What are some factors that contribute to reperfusion injury?

Answer 43

1) Mitochondrial dysfunction
2) Myocyte hyper-contracture
3) Free radical formation
4) Leukocyte aggregation
5) Platelet and complement activation

Question 44

How is mitochondrial function impaired by ischemia?

Answer 44

ischemia alters the mitochondrial membrane
permeability, which allows proteins to move into the mitochondria.

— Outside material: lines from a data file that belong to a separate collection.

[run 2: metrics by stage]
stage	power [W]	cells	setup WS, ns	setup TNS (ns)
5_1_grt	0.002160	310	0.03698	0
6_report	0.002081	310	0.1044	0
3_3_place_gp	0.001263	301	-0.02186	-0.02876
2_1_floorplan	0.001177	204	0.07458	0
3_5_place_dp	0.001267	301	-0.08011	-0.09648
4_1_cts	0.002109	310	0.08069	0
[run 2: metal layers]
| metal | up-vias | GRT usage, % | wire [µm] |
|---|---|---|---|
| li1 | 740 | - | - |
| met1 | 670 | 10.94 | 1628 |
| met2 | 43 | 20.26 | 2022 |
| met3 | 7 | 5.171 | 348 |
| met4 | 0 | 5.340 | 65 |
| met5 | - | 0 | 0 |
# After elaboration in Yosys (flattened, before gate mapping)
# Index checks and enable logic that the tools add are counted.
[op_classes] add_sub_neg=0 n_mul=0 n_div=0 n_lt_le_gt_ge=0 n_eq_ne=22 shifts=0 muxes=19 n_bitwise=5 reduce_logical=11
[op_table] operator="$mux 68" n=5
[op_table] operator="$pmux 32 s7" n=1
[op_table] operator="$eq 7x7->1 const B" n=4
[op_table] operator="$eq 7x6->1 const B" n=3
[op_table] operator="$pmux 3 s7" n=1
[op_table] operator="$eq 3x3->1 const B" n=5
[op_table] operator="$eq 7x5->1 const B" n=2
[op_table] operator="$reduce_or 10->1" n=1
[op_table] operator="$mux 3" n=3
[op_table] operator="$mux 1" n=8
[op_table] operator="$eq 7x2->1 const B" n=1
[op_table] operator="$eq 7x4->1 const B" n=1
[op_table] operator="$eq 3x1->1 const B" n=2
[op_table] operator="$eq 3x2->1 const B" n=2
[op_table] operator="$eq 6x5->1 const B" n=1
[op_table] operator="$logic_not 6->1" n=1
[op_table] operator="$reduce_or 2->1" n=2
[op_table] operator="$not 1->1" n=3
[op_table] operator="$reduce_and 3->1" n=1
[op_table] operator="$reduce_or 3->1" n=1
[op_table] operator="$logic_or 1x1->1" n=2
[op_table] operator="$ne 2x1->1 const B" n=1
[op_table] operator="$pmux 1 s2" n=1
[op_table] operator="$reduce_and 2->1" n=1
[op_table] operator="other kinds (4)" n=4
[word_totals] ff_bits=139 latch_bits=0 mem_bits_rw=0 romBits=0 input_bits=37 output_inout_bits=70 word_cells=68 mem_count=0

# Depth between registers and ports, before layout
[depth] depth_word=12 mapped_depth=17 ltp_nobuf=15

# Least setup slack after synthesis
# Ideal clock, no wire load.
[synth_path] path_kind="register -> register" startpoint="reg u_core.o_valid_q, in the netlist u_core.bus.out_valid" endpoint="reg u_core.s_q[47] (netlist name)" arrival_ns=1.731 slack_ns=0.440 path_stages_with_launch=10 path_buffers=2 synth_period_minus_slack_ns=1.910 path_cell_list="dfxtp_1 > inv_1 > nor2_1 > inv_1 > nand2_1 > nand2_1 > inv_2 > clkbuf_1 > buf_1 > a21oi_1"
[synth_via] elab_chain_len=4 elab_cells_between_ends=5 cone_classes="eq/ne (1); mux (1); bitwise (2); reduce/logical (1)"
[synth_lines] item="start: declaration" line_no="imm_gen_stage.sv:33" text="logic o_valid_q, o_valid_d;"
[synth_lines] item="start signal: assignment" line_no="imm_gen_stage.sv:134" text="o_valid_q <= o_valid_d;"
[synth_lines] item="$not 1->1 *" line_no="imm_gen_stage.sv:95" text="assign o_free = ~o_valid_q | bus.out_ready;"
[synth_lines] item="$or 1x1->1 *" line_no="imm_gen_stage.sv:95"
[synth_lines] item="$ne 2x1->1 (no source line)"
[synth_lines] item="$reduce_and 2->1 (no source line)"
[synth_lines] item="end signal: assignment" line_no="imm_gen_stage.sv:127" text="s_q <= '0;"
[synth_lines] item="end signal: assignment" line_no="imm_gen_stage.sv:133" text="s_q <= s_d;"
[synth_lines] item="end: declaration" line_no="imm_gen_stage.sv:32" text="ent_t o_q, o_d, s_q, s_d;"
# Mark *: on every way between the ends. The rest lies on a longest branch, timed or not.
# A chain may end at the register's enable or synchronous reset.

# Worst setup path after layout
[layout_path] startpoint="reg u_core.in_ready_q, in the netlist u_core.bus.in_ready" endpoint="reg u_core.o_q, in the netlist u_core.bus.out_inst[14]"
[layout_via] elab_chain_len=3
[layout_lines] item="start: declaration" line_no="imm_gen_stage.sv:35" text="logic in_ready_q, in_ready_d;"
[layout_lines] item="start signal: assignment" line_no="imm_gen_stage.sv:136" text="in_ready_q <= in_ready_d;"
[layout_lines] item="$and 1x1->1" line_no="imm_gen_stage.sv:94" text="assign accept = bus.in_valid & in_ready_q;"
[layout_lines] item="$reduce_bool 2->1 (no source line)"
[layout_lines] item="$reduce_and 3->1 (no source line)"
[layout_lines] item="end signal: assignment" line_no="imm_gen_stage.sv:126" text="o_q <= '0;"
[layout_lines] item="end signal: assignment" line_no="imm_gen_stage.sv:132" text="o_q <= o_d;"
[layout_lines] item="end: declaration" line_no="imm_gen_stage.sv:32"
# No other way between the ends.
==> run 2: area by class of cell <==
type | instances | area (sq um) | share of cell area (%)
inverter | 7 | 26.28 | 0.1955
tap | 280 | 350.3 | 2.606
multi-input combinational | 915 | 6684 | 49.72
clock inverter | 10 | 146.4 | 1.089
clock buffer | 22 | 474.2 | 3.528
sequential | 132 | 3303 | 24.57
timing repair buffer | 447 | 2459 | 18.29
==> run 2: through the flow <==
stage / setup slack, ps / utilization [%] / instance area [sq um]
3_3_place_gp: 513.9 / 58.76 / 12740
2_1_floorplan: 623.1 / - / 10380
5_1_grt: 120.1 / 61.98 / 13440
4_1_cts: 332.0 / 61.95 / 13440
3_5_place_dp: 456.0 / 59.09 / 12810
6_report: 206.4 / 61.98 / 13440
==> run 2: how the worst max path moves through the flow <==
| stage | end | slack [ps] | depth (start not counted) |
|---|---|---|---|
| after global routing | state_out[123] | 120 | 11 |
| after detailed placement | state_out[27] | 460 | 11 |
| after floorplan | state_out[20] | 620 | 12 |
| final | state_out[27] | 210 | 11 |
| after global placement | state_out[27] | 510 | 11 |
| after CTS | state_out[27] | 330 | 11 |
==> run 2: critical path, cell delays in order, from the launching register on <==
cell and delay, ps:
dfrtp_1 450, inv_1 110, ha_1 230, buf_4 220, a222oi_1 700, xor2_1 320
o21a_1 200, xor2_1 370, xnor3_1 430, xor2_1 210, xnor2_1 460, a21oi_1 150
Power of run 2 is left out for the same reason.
$ cat src/rtl/clk_div_ratio.sv
// -----------------------------------------------------------------------------
// clk_div_ratio
//   Integer clock divider. Turns a division-ratio word N into a divided clock
//   with floor(N/2) high cycles and ceil(N/2) low cycles per period. Ratios of
//   0 or 1, a deasserted clk_en or an asserted reset bypass the divider so that
//   div_clk follows clk.
//
// Parameters
//   RATIO_WIDTH  width of div_ratio and of the internal period counter
//
// Ports
//   clk        in   reference clock, all state updates on the rising edge
//   rst_n      in   asynchronous active-low reset
//   clk_en     in   divider enable, 0 = bypass
//   div_ratio  in   requested division ratio N (unsigned)
//   div_clk    out  divided clock, or clk when bypassed
//   div_tick   out  one-cycle pulse at each divided-clock period start
//                   (only present when CLK_DIV_TICK_EN is defined)
//
// Optional feature macro: CLK_DIV_TICK_EN
//
// state | meaning
// IDLE  | bypass; cnt and div_reg held at 0, div_clk = clk
// RUN   | dividing; cnt walks 0..ratio_q-1, div_reg is the divided clock
// -----------------------------------------------------------------------------
module clk_div_ratio #(
    parameter int RATIO_WIDTH = 8
) (
    input  logic                   clk,
    input  logic                   rst_n,
    input  logic                   clk_en,
    input  logic [RATIO_WIDTH-1:0] div_ratio,
`ifdef CLK_DIV_TICK_EN
    output logic                   div_tick,
`endif
    output logic                   div_clk
);

    typedef enum logic {
        IDLE = 1'b0,
        RUN  = 1'b1
    } state_t;

    localparam logic [RATIO_WIDTH-1:0] ONE = RATIO_WIDTH'(1);

    logic [RATIO_WIDTH-1:0] cnt;
    logic [RATIO_WIDTH-1:0] ratio_q;
    logic                   div_reg;
    state_t                 active_q;

    logic                   active;
    logic [RATIO_WIDTH-1:0] half;
    logic [RATIO_WIDTH-1:0] cnt_nxt;
    logic                   at_boundary;

    // rst_n is part of the select so that div_clk follows clk while reset is
    // held, even if software leaves clk_en and a valid ratio applied.
    assign active      = rst_n && clk_en && (div_ratio > ONE);
    assign half        = ratio_q >> 1;
    assign cnt_nxt     = cnt + ONE;
    assign at_boundary = (cnt == ratio_q - ONE);

    // Not glitch-protected: the consumer must ignore div_clk while software
    // changes clk_en or div_ratio.
    assign div_clk = active ? div_reg : clk;

`ifdef CLK_DIV_TICK_EN
    always_ff @(posedge clk or negedge rst_n) begin
        if (!rst_n) begin
            div_tick <= 1'b0;
        end else begin
            // High exactly on the edges that set div_reg to 1.
            div_tick <= active && ((active_q == IDLE) || at_boundary);
        end
    end
`endif

    always_ff @(posedge clk or negedge rst_n) begin
        if (!rst_n) begin
            cnt      <= '0;
            ratio_q  <= '0;
            div_reg  <= 1'b0;
            active_q <= IDLE;
        end else if (!active) begin
            // Dropping out of RUN is immediate, never deferred to the boundary.
            cnt      <= '0;
            div_reg  <= 1'b0;
            active_q <= IDLE;
        end else if (active_q == IDLE) begin
            // The high phase starts on the entry edge itself.
            ratio_q  <= div_ratio;
            cnt      <= '0;
            div_reg  <= 1'b1;
            active_q <= RUN;
        end else if (at_boundary) begin
            // New ratios are only sampled here, so a period always completes.
            ratio_q <= div_ratio;
            cnt     <= '0;
            div_reg <= 1'b1;
        end else begin
            cnt <= cnt_nxt;
            if (cnt_nxt == half) begin
                div_reg <= 1'b0;
            end
        end
    end

endmodule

This leads to swelling and rupture of the outer
membrane, releasing mitochondrial contents that promote apoptosis;

Question 45

What is the basis of myocyte hyper-contracture?

Answer 45

during periods of
ischemia the intracellular levels of calcium are increased as a result of impaired calcium cycling and sarcolemmal
damage. After reperfusion the contraction of myofibrils is augmented and uncontrolled, causing cytoskeletal damage
and cell death

Question 46

Microscopically, irreversibly

damaged myocytes subject to reperfusion show what?

Answer 46

contraction band necrosis (hyper contraction due to massive calcium influx)

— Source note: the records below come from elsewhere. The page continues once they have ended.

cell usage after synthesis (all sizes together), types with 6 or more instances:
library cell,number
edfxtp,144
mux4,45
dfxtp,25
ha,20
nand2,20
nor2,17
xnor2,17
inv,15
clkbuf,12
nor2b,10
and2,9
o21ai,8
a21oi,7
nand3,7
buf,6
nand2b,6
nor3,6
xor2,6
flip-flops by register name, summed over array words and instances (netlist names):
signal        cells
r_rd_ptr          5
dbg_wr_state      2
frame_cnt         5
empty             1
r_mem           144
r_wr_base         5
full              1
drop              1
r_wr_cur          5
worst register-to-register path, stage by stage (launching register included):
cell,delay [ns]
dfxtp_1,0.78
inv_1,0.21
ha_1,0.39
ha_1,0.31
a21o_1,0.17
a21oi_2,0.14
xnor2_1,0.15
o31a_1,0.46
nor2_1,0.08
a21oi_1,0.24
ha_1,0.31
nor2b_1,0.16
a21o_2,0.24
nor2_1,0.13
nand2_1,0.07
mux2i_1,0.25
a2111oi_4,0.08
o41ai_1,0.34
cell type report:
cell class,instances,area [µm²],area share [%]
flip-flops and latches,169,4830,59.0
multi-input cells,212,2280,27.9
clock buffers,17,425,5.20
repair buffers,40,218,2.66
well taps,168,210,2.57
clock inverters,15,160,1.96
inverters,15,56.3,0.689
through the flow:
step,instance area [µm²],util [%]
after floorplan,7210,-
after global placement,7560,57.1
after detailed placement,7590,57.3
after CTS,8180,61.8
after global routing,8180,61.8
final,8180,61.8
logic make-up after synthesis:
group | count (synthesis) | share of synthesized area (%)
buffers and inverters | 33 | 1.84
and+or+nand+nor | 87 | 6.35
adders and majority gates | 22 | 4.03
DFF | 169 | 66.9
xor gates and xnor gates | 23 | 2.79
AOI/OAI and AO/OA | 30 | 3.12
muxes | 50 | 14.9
**config.mk**
```make
export PLATFORM = sky130hd
export DESIGN_NAME = ext_bus_master
export DESIGN_NICKNAME = d
export VERILOG_FILES = /design/src/rtl/ext_bus_master.sv
export SDC_FILE = /design/constraint.sdc
export NUM_CORES = 1
export LEC_CHECK = 0
export CAP_MARGIN = 20
export CORE_MARGIN = 2
export CORE_UTILIZATION = 37
export CTS_BUF_LIST = sky130_fd_sc_hd__clkbuf_4
export DETAILED_ROUTE_END_ITERATION = 16
export PLACE_DENSITY = 0.81
export SETUP_SLACK_MARGIN = 0.2
export SYNTH_ARGS = -nofsm -noshare
export SYNTH_HDL_FRONTEND = slang
export SYNTH_SLANG_ARGS = --single-unit
```
**constraint.sdc**
```tcl
create_clock -name clk_i -period 1.97 [get_ports clk_i]
set_input_delay 0.394 -clock clk_i [delete_from_list [all_inputs] [get_ports clk_i]]
set_output_delay 0.394 -clock clk_i [all_outputs]
set_load 0.005 [all_outputs]
```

In MI, they are most likely seen at the margin of infarct, and can also be seen in cases of sudden cardiac death and preoperative ischemia during cardiac surgery

Question 47

Describe contraction band necrosis.

Answer 47

intense eosinophilic
bands of hypercontracted sarcomeres are created by an influx of calcium across plasma membranes that
enhances actin-myosin interactions.

In the absence of ATP,
the sarcomeres cannot relax and get stuck in an agonal
tetanic state. Thus, while reperfusion can salvage reversibly injured cells, it also alters the morphology of irreversibly injured cells.

Question 48

Clinical presentation of MI

Answer 48

• severe, crushing substernal chest pain or pressure that can radiate to the neck, jaw, left arm, or epigastrium
• nausia, diaphoresis, weak pulse

In contrast to angina pectoris, the associated pain typically lasts several minutes to hours, and is not relieved by nitroglycerin or rest

Question 49

Can an infarct ever present without symptoms?

Answer 49

Yes, such events are called “silent” infarcts

Question 50

When are silent infarcts common?

Answer 50

Such “silent” infarcts are particularly common in patients with underlying diabetes mellitus (in which autonomic neuropathies may prevent perception of pain) and in elderly persons

Question 51

How is the lab evaluation of MI performed?

Answer 51

based on measuring

blood levels of macromolecules that leak out of injured myocardial cells through damaged cell membranes

Question 52

What are some macromolecules used to diagnose MI?

Answer 52

myoglobin, cardiac troponins T and I (TnT, TnI), creatine kinase (CK) (specifically the myocardial isoform, CK-MB), and lactate dehydrogenase.

Question 53

Which macromolecules have the highest specificity for myocardial damage?

Answer 53

Troponins and CK-MB have high specificity and sensitivity for myocardial damage.

Question 54

T or F. Total CK activity is not a reliable marker of

cardiac injury

Answer 54

T, since various isoforms of CK are also found in brain, myocardium, and skeletal muscle.

However, the CK-MB isoform—principally derived from myocardium (but also in low levels in skeletal muscle) is more specific for heart damage

Question 55

When are CK-MB markers elevated in relation to myocardial damage?

Answer 55

CK-MB activity begins to rise within 2 to 4 hours of MI, peaks at 24 to 48 hours, and returns to normal within approximately 72 hours.

Question 56

When are myoglobin levels elevated in relation to myocardial damage?

Answer 56

rise soon after the event and peak around 5-6 hrs and return to normal before 20 hrs

Question 57

When are troponin levels elevated in relation to myocardial damage?

Answer 57

TnI and TnT normally are not found in the circulation; however, after acute MI, both are detectable within 2 to
4 hours, with levels peaking at 48 hours and remaining elevated for 7 to 10 days.